Byrne grew up in Leixlip, County Kildare, and attended secondary school at Coláiste Chiaráin.

She previously worked in the Football Association of Ireland (FAI) ticket office and was later employed as a coach in Arsenal's academy. She married former professional footballer Marcus Bignot in June 2013. In June 2023, she married her old Arsenal teammate Vicky Losada of Spain.

Byrne has served as an ambassador for Nike's Here I Am campaign. She also did a three-year degree in sports journalism and broadcasting at Staffordshire University.
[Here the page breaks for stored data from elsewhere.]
--- src/hw/tcdm_pkg.sv ---
// Widths, vector types and the AMO opcode encoding of the TCDM bank
// Request, response and SRAM command structs shared by all blocks
package tcdm_pkg;

  // --------------------------------------------------
  // Sizes
  // --------------------------------------------------

  // Cores that can address the bank
  localparam int unsigned NumCores        = 16;
  // Bank depth the address width is derived from
  localparam int unsigned DefaultNumWords = 1024;

  localparam int unsigned DataWidth   = 32;
  localparam int unsigned BeWidth     = DataWidth / 8;
  localparam int unsigned AddrWidth   = $clog2(DefaultNumWords);
  localparam int unsigned CoreIdWidth = (NumCores > 1) ? $clog2(NumCores) : 1;
  localparam int unsigned TagWidth    = 4;

  // --------------------------------------------------
  // Vector types
  // --------------------------------------------------

  // Word address inside the bank
  typedef logic [AddrWidth-1:0]   addr_t;
  typedef logic [DataWidth-1:0]   data_t;
  typedef logic [BeWidth-1:0]     be_t;
  typedef logic [CoreIdWidth-1:0] core_id_t;
  // Transaction tag, echoed back unchanged
  typedef logic [TagWidth-1:0]    tag_t;

  // Atomic opcodes as carried on the interconnect
  typedef enum logic [3:0] {
    AmoNone = 4'h0,
    AmoSwap = 4'h1,
    AmoAdd  = 4'h2,
    AmoAnd  = 4'h3,
    AmoOr   = 4'h4,
    AmoXor  = 4'h5,
    AmoMax  = 4'h6,
    AmoMaxu = 4'h7,
    AmoMin  = 4'h8,
    AmoMinu = 4'h9,
    AmoLr   = 4'hA,
    AmoSc   = 4'hB
  } amo_op_e;

  // --------------------------------------------------
  // Bus structs
  // --------------------------------------------------

  // Metadata returned with every response
  typedef struct packed {
    core_id_t core_id;
    tag_t     tag;
  } tcdm_meta_t;

  typedef struct packed {
    addr_t      addr;
    amo_op_e    amo;
    logic       write;
    data_t      wdata;
    be_t        be;
    tcdm_meta_t meta;
  } tcdm_req_t;

  typedef struct packed {
    data_t      rdata;
    tcdm_meta_t meta;
  } tcdm_resp_t;

  // Command towards the single-port bank
  typedef struct packed {
    logic  req;
    logic  write;
    addr_t addr;
    data_t wdata;
    be_t   be;
  } sram_req_t;

endpackage

--- src/hw/amo_alu.sv ---
// Read-modify-write arithmetic for the atomic opcodes
// One 33-bit adder serves add and the max/min compares
`timescale 1ns/1ps

module amo_alu (
  input  tcdm_pkg::amo_op_e op_i,
  // Old memory value
  input  tcdm_pkg::data_t   operand_a_i,
  // Operand from the request
  input  tcdm_pkg::data_t   operand_b_i,
  output tcdm_pkg::data_t   result_o
);

  logic        is_signed;
  logic        is_cmp;
  logic [32:0] adder_a;
  logic [32:0] adder_b;
  logic [32:0] adder_sum;
  // Memory value is below the request operand
  logic        a_less;

  // --------------------------------------------------
  // Shared adder
  // --------------------------------------------------

  always_comb begin
    is_signed = op_i inside {tcdm_pkg::AmoMax, tcdm_pkg::AmoMin};
    is_cmp    = op_i inside {tcdm_pkg::AmoMax, tcdm_pkg::AmoMaxu,
                             tcdm_pkg::AmoMin, tcdm_pkg::AmoMinu};
    // Sign extend for signed compares, zero extend otherwise
    adder_a   = {is_signed & operand_a_i[31], operand_a_i};
    adder_b   = {is_signed & operand_b_i[31], operand_b_i};
    // Compare as a - b, carry in supplies the +1
    if (is_cmp) begin
      adder_b = ~adder_b;
    end
  end

  assign adder_sum = adder_a + adder_b + {32'd0, is_cmp};
  // Bit 32 is the sign of the difference in both cases
  assign a_less    = adder_sum[32];

  // --------------------------------------------------
  // Result select
  // --------------------------------------------------

  always_comb begin
    unique case (op_i)
      tcdm_pkg::AmoSwap: result_o = operand_b_i;
      tcdm_pkg::AmoAdd:  result_o = adder_sum[31:0];
      tcdm_pkg::AmoAnd:  result_o = operand_a_i & operand_b_i;
      tcdm_pkg::AmoOr:   result_o = operand_a_i | operand_b_i;
      tcdm_pkg::AmoXor:  result_o = operand_a_i ^ operand_b_i;
      tcdm_pkg::AmoMax,
      tcdm_pkg::AmoMaxu: result_o = a_less ? operand_b_i : operand_a_i;
      tcdm_pkg::AmoMin,
      tcdm_pkg::AmoMinu: result_o = a_less ? operand_a_i : operand_b_i;
      // Non-arithmetic opcodes leave the word as it was
      default:           result_o = operand_a_i;
    endcase
  end

endmodule

--- src/hw/lrsc_monitor.sv ---
// Single LR reservation for the bank
// Decides SC success and keeps the SC result for the response cycle
`timescale 1ns/1ps

module lrsc_monitor #(
  parameter bit LrScEnable = 1'b1
) (
  input  logic               clk_i,
  input  logic               rst_ni,
  // Request accepted this cycle
  input  logic               accept_i,
  input  tcdm_pkg::addr_t    addr_i,
  input  tcdm_pkg::amo_op_e  amo_i,
  input  logic               write_i,
  input  tcdm_pkg::core_id_t core_i,
  // SC in this cycle may write
  output logic               sc_success_o,
  // An SC was accepted in the previous cycle
  output logic               sc_pending_o,
  output logic               sc_fail_q_o
);

  typedef struct packed {
    logic               valid;
    tcdm_pkg::addr_t    addr;
    tcdm_pkg::core_id_t core;
  } resv_t;

  resv_t resv_d;
  resv_t resv_q;
  logic  modifies;
  logic  is_sc;

  // Plain stores and arithmetic atomics change memory
  assign modifies = (write_i && amo_i == tcdm_pkg::AmoNone) ||
                    !(amo_i inside {tcdm_pkg::AmoNone, tcdm_pkg::AmoLr, tcdm_pkg::AmoSc});
  assign is_sc    = amo_i == tcdm_pkg::AmoSc;

  always_comb begin
    resv_d       = resv_q;
    sc_success_o = 1'b0;
    if (accept_i) begin
      // New reservation only if free or already held by this core
      if (LrScEnable && amo_i == tcdm_pkg::AmoLr &&
          (!resv_q.valid || resv_q.core == core_i)) begin
        resv_d.valid = 1'b1;
        resv_d.addr  = addr_i;
        resv_d.core  = core_i;
      end
      // Another core writing the reserved word breaks the pair
      if (modifies && resv_q.core != core_i && resv_q.addr == addr_i) begin
        resv_d.valid = 1'b0;
      end
      // SC from the holder always consumes the reservation
      if (is_sc && resv_q.valid && resv_q.core == core_i) begin
        resv_d.valid = 1'b0;
        sc_success_o = LrScEnable && (resv_q.addr == addr_i);
      end
    end
  end

  always_ff @(posedge clk_i or negedge rst_ni) begin
    if (!rst_ni) begin
      resv_q       <= '0;
      sc_pending_o <= 1'b0;
      sc_fail_q_o  <= 1'b0;
    end else begin
      resv_q       <= resv_d;
      sc_pending_o <= accept_i && is_sc;
      sc_fail_q_o  <= !sc_success_o;
    end
  end

endmodule

--- src/hw/resp_buffer.sv ---
// Response buffer of the bank
// Two-entry metadata queue paired with a fall-through read data register
`timescale 1ns/1ps

module resp_buffer (
  input  logic                 clk_i,
  input  logic                 rst_ni,
  // Metadata arrives at request acceptance
  input  logic                 meta_push_i,
  input  tcdm_pkg::tcdm_meta_t meta_i,
  // Read data arrives one cycle later
  input  logic                 data_push_i,
  input  tcdm_pkg::data_t      data_i,
  // Room for another response
  output logic                 ready_o,
  output logic                 valid_o,
  input  logic                 ready_i,
  output tcdm_pkg::tcdm_resp_t resp_o
);

  tcdm_pkg::tcdm_meta_t meta_q [2];
  logic                 wr_ptr_q;
  logic                 rd_ptr_q;
  logic [1:0]           meta_cnt_q;
  tcdm_pkg::data_t      data_q;
  logic                 data_valid_q;
  logic                 data_avail;
  logic                 pop;

  // --------------------------------------------------
  // Output side
  // --------------------------------------------------

  // Data from the bank may pass straight through
  assign data_avail   = data_valid_q || data_push_i;
  assign valid_o      = (meta_cnt_q != 2'd0) && data_avail;
  assign pop          = valid_o && ready_i;
  assign ready_o      = meta_cnt_q != 2'd2;
  assign resp_o.meta  = meta_q[rd_ptr_q];
  assign resp_o.rdata = data_valid_q ? data_q : data_i;

  // --------------------------------------------------
  // Metadata queue
  // --------------------------------------------------

  always_ff @(posedge clk_i or negedge rst_ni) begin
    if (!rst_ni) begin
      wr_ptr_q   <= 1'b0;
      rd_ptr_q   <= 1'b0;
      meta_cnt_q <= 2'd0;
    end else begin
      if (meta_push_i) begin
        wr_ptr_q <= !wr_ptr_q;
      end
      if (pop) begin
        rd_ptr_q <= !rd_ptr_q;
      end
      // Count only moves when push and pop differ
      if (meta_push_i && !pop) begin
        meta_cnt_q <= meta_cnt_q + 2'd1;
      end else if (!meta_push_i && pop) begin
        meta_cnt_q <= meta_cnt_q - 2'd1;
      end
    end
  end

  always_ff @(posedge clk_i) begin
    if (meta_push_i) begin
      meta_q[wr_ptr_q] <= meta_i;
    end
  end

  // --------------------------------------------------
  // Read data register
  // --------------------------------------------------

  always_ff @(posedge clk_i or negedge rst_ni) begin
    if (!rst_ni) begin
      data_valid_q <= 1'b0;
    end else if (pop) begin
      // Held word leaves, a word pushed now stays behind it
      data_valid_q <= data_valid_q && data_push_i;
    end else if (data_push_i) begin
      data_valid_q <= 1'b1;
    end
  end

  // Capture unless the new word fell through in this cycle
  always_ff @(posedge clk_i) begin
    if (data_push_i && (data_valid_q || !pop)) begin
      data_q <= data_i;
    end
  end

endmodule

--- src/hw/tcdm_adapter.sv ---
// Request stage in front of one SRAM bank
// Accepts requests, runs AMOs as read-modify-write and handles LR/SC
// Responses return in order through the response buffer
`timescale 1ns/1ps

module tcdm_adapter #(
  // Extra register stage before AMO write-back
  parameter bit RegisterAmo = 1'b0,
  parameter bit LrScEnable  = 1'b1
) (
  input  logic                 clk_i,
  input  logic                 rst_ni,
  // Interconnect side
  input  logic                 in_valid_i,
  output logic                 in_ready_o,
  input  tcdm_pkg::tcdm_req_t  in_req_i,
  output logic                 in_valid_o,
  input  logic                 in_ready_i,
  output tcdm_pkg::tcdm_resp_t in_resp_o,
  // Bank side
  output tcdm_pkg::sram_req_t  sram_req_o,
  input  tcdm_pkg::data_t      sram_rdata_i
);

  typedef enum logic [1:0] {
    Idle,
    DoAmo,
    WriteBackAmo
  } state_e;

  state_e            state_d;
  state_e            state_q;
  logic              accept;
  logic              is_store;
  logic              is_amo;
  logic              load_amo;
  logic              wb_claim;
  logic              buf_ready;
  logic              data_push_q;
  logic              sc_success;
  logic              sc_pending;
  logic              sc_fail_q;
  tcdm_pkg::amo_op_e amo_op_q;
  tcdm_pkg::addr_t   addr_q;
  tcdm_pkg::data_t   operand_b_q;
  tcdm_pkg::data_t   amo_result;
  tcdm_pkg::data_t   amo_result_q;
  tcdm_pkg::data_t   wb_data;
  tcdm_pkg::data_t   resp_rdata;

  // --------------------------------------------------
  // Acceptance
  // --------------------------------------------------

  // Stall while an AMO owns the bank or a response waits
  assign in_ready_o = (state_q == Idle) && buf_ready && !(in_valid_o && !in_ready_i);
  assign accept     = in_valid_i && in_ready_o;
  assign is_store   = in_req_i.write && (in_req_i.amo == tcdm_pkg::AmoNone);
  assign is_amo     = !(in_req_i.amo inside {tcdm_pkg::AmoNone, tcdm_pkg::AmoLr,
                                             tcdm_pkg::AmoSc});
  assign load_amo   = accept && is_amo;

  // Write-back cycle of the AMO
  assign wb_claim = (state_q == DoAmo && !RegisterAmo) || (state_q == WriteBackAmo);
  assign wb_data  = RegisterAmo ? amo_result_q : amo_result;

  always_comb begin
    // Accepted requests go straight to the bank
    sram_req_o.req   = accept;
    sram_req_o.write = is_store || sc_success;
    sram_req_o.addr  = in_req_i.addr;
    sram_req_o.wdata = in_req_i.wdata;
    // SC stores the whole word
    sram_req_o.be    = sc_success ? '1 : in_req_i.be;
    if (wb_claim) begin
      sram_req_o.req   = 1'b1;
      sram_req_o.write = 1'b1;
      sram_req_o.addr  = addr_q;
      sram_req_o.wdata = wb_data;
      sram_req_o.be    = '1;
    end
  end

  // --------------------------------------------------
  // AMO FSM
  // --------------------------------------------------

  always_comb begin
    state_d = state_q;
    unique case (state_q)
      Idle:         state_d = load_amo ? DoAmo : Idle;
      // Old value is on the bank output here
      DoAmo:        state_d = RegisterAmo ? WriteBackAmo : Idle;
      WriteBackAmo: state_d = Idle;
      default:      state_d = Idle;
    endcase
  end

  always_ff @(posedge clk_i or negedge rst_ni) begin
    if (!rst_ni) begin
      state_q     <= Idle;
      data_push_q <= 1'b0;
    end else begin
      state_q     <= state_d;
      // Every non-store gets its read data one cycle later
      data_push_q <= accept && !is_store;
    end
  end

  always_ff @(posedge clk_i) begin
    if (load_amo) begin
      amo_op_q    <= in_req_i.amo;
      addr_q      <= in_req_i.addr;
      operand_b_q <= in_req_i.wdata;
    end
    if (state_q == DoAmo) begin
      amo_result_q <= amo_result;
    end
  end

  amo_alu i_amo_alu (
    .op_i        (amo_op_q),
    .operand_a_i (sram_rdata_i),
    .operand_b_i (operand_b_q),
    .result_o    (amo_result)
  );

  // --------------------------------------------------
  // LR/SC and response
  // --------------------------------------------------

  lrsc_monitor #(
    .LrScEnable (LrScEnable)
  ) i_lrsc_monitor (
    .clk_i        (clk_i),
    .rst_ni       (rst_ni),
    .accept_i     (accept),
    .addr_i       (in_req_i.addr),
    .amo_i        (in_req_i.amo),
    .write_i      (in_req_i.write),
    .core_i       (in_req_i.meta.core_id),
    .sc_success_o (sc_success),
    .sc_pending_o (sc_pending),
    .sc_fail_q_o  (sc_fail_q)
  );

  // SC answers 0 on success and 1 on failure
  assign resp_rdata = sc_pending ? tcdm_pkg::data_t'(sc_fail_q) : sram_rdata_i;

  resp_buffer i_resp_buffer (
    .clk_i       (clk_i),
    .rst_ni      (rst_ni),
    .meta_push_i (accept && !is_store),
    .meta_i      (in_req_i.meta),
    .data_push_i (data_push_q),
    .data_i      (resp_rdata),
    .ready_o     (buf_ready),
    .valid_o     (in_valid_o),
    .ready_i     (in_ready_i),
    .resp_o      (in_resp_o)
  );

endmodule

--- config.mk ---
export PLATFORM = sky130hd
export DESIGN_NAME = tcdm_adapter
export DESIGN_NICKNAME = d
export VERILOG_FILES = /design/src/hw/tcdm_pkg.sv /design/src/hw/amo_alu.sv /design/src/hw/lrsc_monitor.sv /design/src/hw/resp_buffer.sv /design/src/hw/tcdm_adapter.sv
export SDC_FILE = /design/constraint.sdc
export NUM_CORES = 1
export LEC_CHECK = 0
export BUFFER_PORTS_ARGS = -buffer_cell sky130_fd_sc_hd__buf_4
export CAP_MARGIN = 40
export CELL_PAD_IN_SITES_DETAIL_PLACEMENT = 1
export CELL_PAD_IN_SITES_GLOBAL_PLACEMENT = 1
export CORE_UTILIZATION = 43
export CTS_CLUSTER_DIAMETER = 60
export DETAILED_ROUTE_END_ITERATION = 10
export PLACE_DENSITY_LB_ADDON = 0.15
export SETUP_SLACK_MARGIN = 0.2
export SLEW_MARGIN = 20
export SYNTH_ARGS = -nofsm -noshare
export SYNTH_HDL_FRONTEND = slang
export SYNTH_SLANG_ARGS = --single-unit
--- constraint.sdc ---
create_clock -name clk_i -period 5.3 [get_ports clk_i]
set_input_delay 0.265 -clock clk_i [delete_from_list [all_inputs] [get_ports clk_i]]
set_output_delay 0.265 -clock clk_i [all_outputs]
set_load 0.005 [all_outputs]
==> metrics.txt <==
Pleak 5.13 nW; drt pass-1 iters 5; synth unique cells 67; Sw Share 0.434; Die Ht 150 µm; count leader, synth nand2_1; core region area 21200 µm²; Routed wire per std cell 21.3 µm; via density per instance 5.83; die width 150 µm; number of nets in the layout 1389; Combinational Power Share 0.560; FF-to-FF path depth 5; syn nets 1198; Root Buffer clkbuf_16; Reg clk slew, reported paths roughly 0.080 ns; post-detail-place hpwl 21500 µm; gr usage total 0.280; clock sinks 118; Final Hold Vio Count 0; synth top area cells edfxtp_1, ha_1, dfrtp_1; total gr overflow 0; Arr. time, crit path 4.80 ns; routed via count between 8000 and 9000; status completed; R2R Setup Slk 2.50 ns; setup violators final 0; TritonCTS clock tree yes; I/O pins approximately 190; Setup Skew between 0.01 and 0.015 ns; CTS Buf Count 17; Mean Syn Cell Area 9.34 µm²; YS warnings 0; Crit. End Element output pin; #FFs+latches synth ~120; WP data required 5.04 ns; Setup TNS 0 ns; Fmax 198 MHz; critical path endpoint sram_req_o[20]; Synth area leader edfxtp_1; H-tree levels 4; # rows 53; CP startpoint kind flip-flop; deepest clock path buffer count 2; Synth top area share 0.301; layout cells sized above 1 0.269; WS Path Type flip-flop to output pin; Worst Hold Slack 0.00629 ns; Area after DPL 11100 µm²; ANT cells 0; maximum number of pins on one net before global-route repair 66; gpl congestion 0.879; Routed Antenna Nets 0; Synth top cells by count nand2_1, ha_1, edfxtp_1, nor2_1, inv_1; Psw ~2.6 mW; initial antenna violation count 0; Initial Utilization 0.443; Top FF cell, synth edfxtp_1; Worst-Skew Late Latency 0.44 ns; Min-Delay Path Class primary input to flip-flop; port buffer count about 180; Slowest cell on crit path edfxtp_1; CP peak stage delay 0.48 ns; post-synthesis sequential area ratio 0.364; Critical Path, Cell by Cell or3b_4, nand2_8, buf_4, xnor2_1, ha_2, a21oi_4, o21ai_2, a221oi_2, o31ai_1, a41oi_2, xor2_2, buf_4, mux2i_4, buf_4, nand2_1, o22ai_1, a31oi_1, buf_4; Power Total 6.07 mW; slew margin rel. 0.442; peak supply drop 0.284 mV; Min Clock Period, post-route 5.06 ns; Power per Cell Area 507 nW/µm²; area of the die 22400 µm²; Seq pwr share 0.242; crit path max fanout 9; Int Power roughly 3.4 mW; Max Cap Viol 0; crit share post-route 0.955; EDFF count, synth 94; Finished Cell Area about 12000 µm²; first-pass GRT wire length 48300 µm; unrepaired setup endpoints after global routing false; Slew @ Worst Pin 0.834 ns; clock share of power 0.198; crit path from amo_op_q[3]; Post-route DRC 0; Total Wirelength 31700 µm; max-slew violations 0; cell area after synthesis roughly 9400 µm²; Initial DRC Count around 470; R2R Path Start state_q[0]; r2r endpoint i_lrsc_monitor.resv_q[12]; vias in the first global route ~8900; Mapped Cells about 1000; P&R area growth vs syn 27.5%; Synth async-reset ratio 0.203; CP most frequent cell buf_4
[worst max-delay path, delay by kind of cell (launching register included)]
| kind | cells | cell delay, ns |
|---|---|---|
| AO/OA/AOI/OAI | 7 | 1.32 |
| AND/OR/NAND/NOR | 3 | 0.77 |
| buffers and inverters | 4 | 0.75 |
| flip-flops | 1 | 0.48 |
| XOR/XNOR | 2 | 0.37 |
| adder cells (fa/ha/maj) | 1 | 0.36 |
| multiplexers | 1 | 0.32 |
[cell usage in the layout, fill, tap and decap left out, drive strengths merged, types with 5 or more instances in the layout]
cell type / count
a21o: 12
a21oi: 68
a221o: 11
a221oi: 36
a22oi: 6
a31oi: 10
and2: 5
buf: 220
clkbuf: 17
dfrtp: 24
edfxtp: 94
ha: 96
inv: 87
mux2: 33
nand2: 101
nand2b: 5
nand3: 12
nand4: 12
nor2: 94
nor3: 7
o2111ai: 9
o211ai: 13
o21a: 5
o21ai: 47
o21bai: 7
o22ai: 7
o31ai: 33
or2: 6
xnor2: 64
xor2: 15
[per-layer routing]
metal	part of all wire	up-vias	track usage
li1	-	4072	-
met3	0.057	59	0.0491
met2	0.48	279	0.471
met5	0	-	0
met4	0.025	0	0.106
met1	0.44	4243	0.359
[power groups by stage]
stage / sequential, mW / combinational (mW) / clock (mW)
finish: 1.47 / 3.40 / 1.20
global route: 1.50 / 3.69 / 1.25
CTS: 1.47 / 3.27 / 1.21
detailed placement: 1.49 / 3.17 / 0
global placement: 1.47 / 3.09 / 0
floorplan: 1.41 / 2.04 / 0
[logic make-up (layout without fill, tap and decap cells)]
family | Yosys count | in the layout | synth area share
AOI/OAI and AO/OA | 285 | 285 | 0.212
adders and majority gates | 97 | 97 | 0.130
and+or+nand+nor | 265 | 266 | 0.125
buffers and inverters | 127 | 330 | 0.0516
xor gates and xnor gates | 79 | 79 | 0.0745
muxes | 35 | 35 | 0.0421
DFF | 118 | 118 | 0.364
[worst min-delay path by stage]
| stage | cells past startpoint | slack (ns) | to | start |
|---|---|---|---|---|
| floorplan | 0 | -0.03 | data_push_q | rst_ni |
| global placement | 1 | 0.19 | i_lrsc_monitor.resv_q[6] | rst_ni |
| detailed placement | 1 | 0.19 | i_lrsc_monitor.resv_q[5] | rst_ni |
| CTS | 1 | 0.0002 | operand_b_q[11] | in_req_i[23] |
| global route | 1 | 0.0008 | i_resp_buffer.meta_q[1][1] | in_req_i[1] |
| finish | 1 | 0.006 | operand_b_q[11] | in_req_i[23] |
[sequential cells by signal (all words and copies together) (netlist names)]
signal and flops:
data_push_q 1, operand_b_q 32, i_lrsc_monitor.sc_fail_q_o 1, i_resp_buffer.rd_ptr_q 1, i_resp_buffer.data_q 32, i_resp_buffer.meta_q 16
state_q 1, i_lrsc_monitor.sc_pending_o 1, addr_q 10, i_resp_buffer.meta_cnt_q 2, i_lrsc_monitor.resv_q 15, i_resp_buffer.data_valid_q 1
amo_op_q 4, i_resp_buffer.wr_ptr_q 1
[metrics by stage]
stage           util  setup WS (ns)  instances
5_1_grt        0.564         0.0839       1485
3_5_place_dp   0.522          0.457       1431
2_1_floorplan      -          0.803       1006
3_3_place_gp   0.521          0.616       1430
4_1_cts        0.554          0.240       1471
6_report       0.564          0.239       1485
[repair_timing]
item,CTS,global route
hold buffers,2,0
hold endpoints to repair,25,0
endpoints found under the setup margin,22,28
gates cloned,0,1
gates resized for setup,5,13
buffers inserted,6,11
pin swaps,1,6
[final cells by class]
class,instances,area (µm²)
clock inverter,15,171
fill,2431,9250
clock buffer,17,425
multi-input combinational,762,5590
inverter,76,285
sequential,118,3430
timing repair buffer,222,1740
tap,275,344
No activity file was read; power rests on OpenSTA's default activity.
Byrne became the first women's player inducted into the FAI Hall of Fame in 2018. She was awarded for her service to the women's game and for her playing career for Arsenal and Ireland.

==Honours==
Arsenal
- UEFA Women's Champions League: 2007
- FA WSL: 2011, 2012
- FA Women's Premier League National Division (9): 2000–01, 2001–02, 2003–04, 2004–05, 2005–06, 2006–07, 2007–08, 2008–09, 2009–10
- FA Women's Cup (9): 2000–01, 2003–04, 2005–06, 2006–07, 2007–08, 2008–09, 2010–11, 2012–13, 2013–14, 2015–16
- FA WSL Cup: 2011, 2012, 2013
- FA Women's Premier League Cup: 1999–2000, 2000–01, 2004–05, 2006–07, 2007–08

Individual
- Arsenal Ladies Player of the Year: 2003 & 2005
- Eircom International Player of the Year: 2008
- FAI Senior Women's International Player of the Year: 2007, 2012
- PFA Ireland Merit Award: 2017
- FAI Hall of Fame: 2018
Records

- Record appearances holder for Ireland.
- Record appearances holder for Arsenal.